Four social media platforms I think are good places to start in regard to finding like-minded writers in your region or genre(s) of interest are:
- Twitter: Stay plugged into what's trending in the publishing world and make new writing buddies. (Pro tip: Look for weekly or monthly live chat threads such as #WriteandWine and #bookmarketingchat.)
- Facebook: Network via writer and editor groups to find new professional opportunities and paid freelance gigs. (Pro tip: Search for topics of interest or groups for writers specifically where you live like Food Writers of the Sub Binder, Loft Indigenous Writers and Writers of Color, and Seattle Writer and Readers’ Network. You also may need to request to join before having access to shared posts and the ability to connect with group members.)
- LinkedIN: Share blog posts or articles you've written that reflect your knowledge basis and the genre(s) you're passionate about. (Pro tip: If you haven’t identified yourself as a ‘writer’ or writing as a ‘skill’ yet on your profile, do so ASAP.)
- Instagram: Prime online space to get tips on improving photography skills on a low budget. (Pro tip: Also best place to cultivate an audience if your ideal reader is in the under-45 crowd. Kidlit, middle grade, and YA lovers, I’m talking to you! Same goes for TikTok.)
For additional suggestions, I reached out to several debut and award-winning authors to share their POV’s on the value of networking online with others in the publishing industry. Here’s what they had to say:
Social media is my bread and butter for promoting my work. I've seen some writers shy away from it and still manage to move their work effectively, but it is a great resource to make use of if you have the temperament for it. To be specific, Twitter is a great recourse for writers—especially kidlit authors. I've found the community to be both vocal and welcoming on Twitter. It also helps to have a polished author website where folks can find pre-order links and peruse other samples of my work.
—Author and poet Ty Chapman
Though only moderately active, I connect with other kidlit writers and illustrators through social media of course (Facebook, Instagram, Linkedin, and Twitter). Also, I am a member of SCBWI and speak and present workshop via this organization. I am the president of the Society of Illustrators of Los Angeles (SILA) as well. Like many other creatives, I meet regularly with a critique group.
—Illustrator Joe Cepeda
Twitter is a platform that helps me stay connected with likeminded people. Also, as part of the Latinx community, we tend to stay connected, make group chats, and we follow each other’s work through social networks.

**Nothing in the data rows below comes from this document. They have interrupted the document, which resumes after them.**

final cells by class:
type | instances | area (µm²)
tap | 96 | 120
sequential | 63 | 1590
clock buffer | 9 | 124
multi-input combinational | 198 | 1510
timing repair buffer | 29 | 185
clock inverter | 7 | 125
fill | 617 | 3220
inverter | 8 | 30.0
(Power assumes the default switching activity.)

—Author and illustrator Yuyi Morales
I have many other writer and illustrator friends who have been incredibly generous with their time both in person and through email and electronic means. I also am grateful to several organizations that have helped connect me to children's book creators. The Jewish Kidlit Mavens, a group I helped found, helps connect me to Jewish writers and illustrators . . . . Each creator I've met has helped in my writing journey.
—Author Susan Kusel
I love meeting people at conferences and conventions. With the pandemic I've had to rely more on Twitter. I've made a number of meaningful connections on Twitter in the past two years and wound up cowriting a book with an author I met there.
—Illustrator Sean Rubin
I’ve fallen in love with sending a monthly newsletter I call my “Sub List” to my community. I love doing giveaways, offering discounts to friends and scholarships to BIPOC folks. Newsletters are also savvy in the way that they aren’t dealing with changing algorithms and the powers that decide what trends (though sometimes they get sent to spam/programming so you have to have folks check!). I personally love getting a good newsletter from author/writer friends that feels authentic and supportive. Also I am on Twitter and Instagram because I just enjoy them, and it’s a way to keep up with friends, the industry, and book news.
—Author and poet Ari Tison
I like going to conferences, workshops, and retreats to meet up with other kidlit creators I know and make new connections. During the pandemic, I've attended virtual writing events as well as had group Zoom hangouts with writer friends. I also rely on my online critique group, which has been together for over a decade!
—Author Andrea Wang
So try one—or all—of the above tips over the next four weeks. Because next month I’ll reveal the rest of what these published pros had to say about finding fellow writers to brainstorm, edit, and collaborate with. Give yourself permission to be authentic, and vulnerable, in your work. The real hook is always the connections made through words—and the reverberating impact.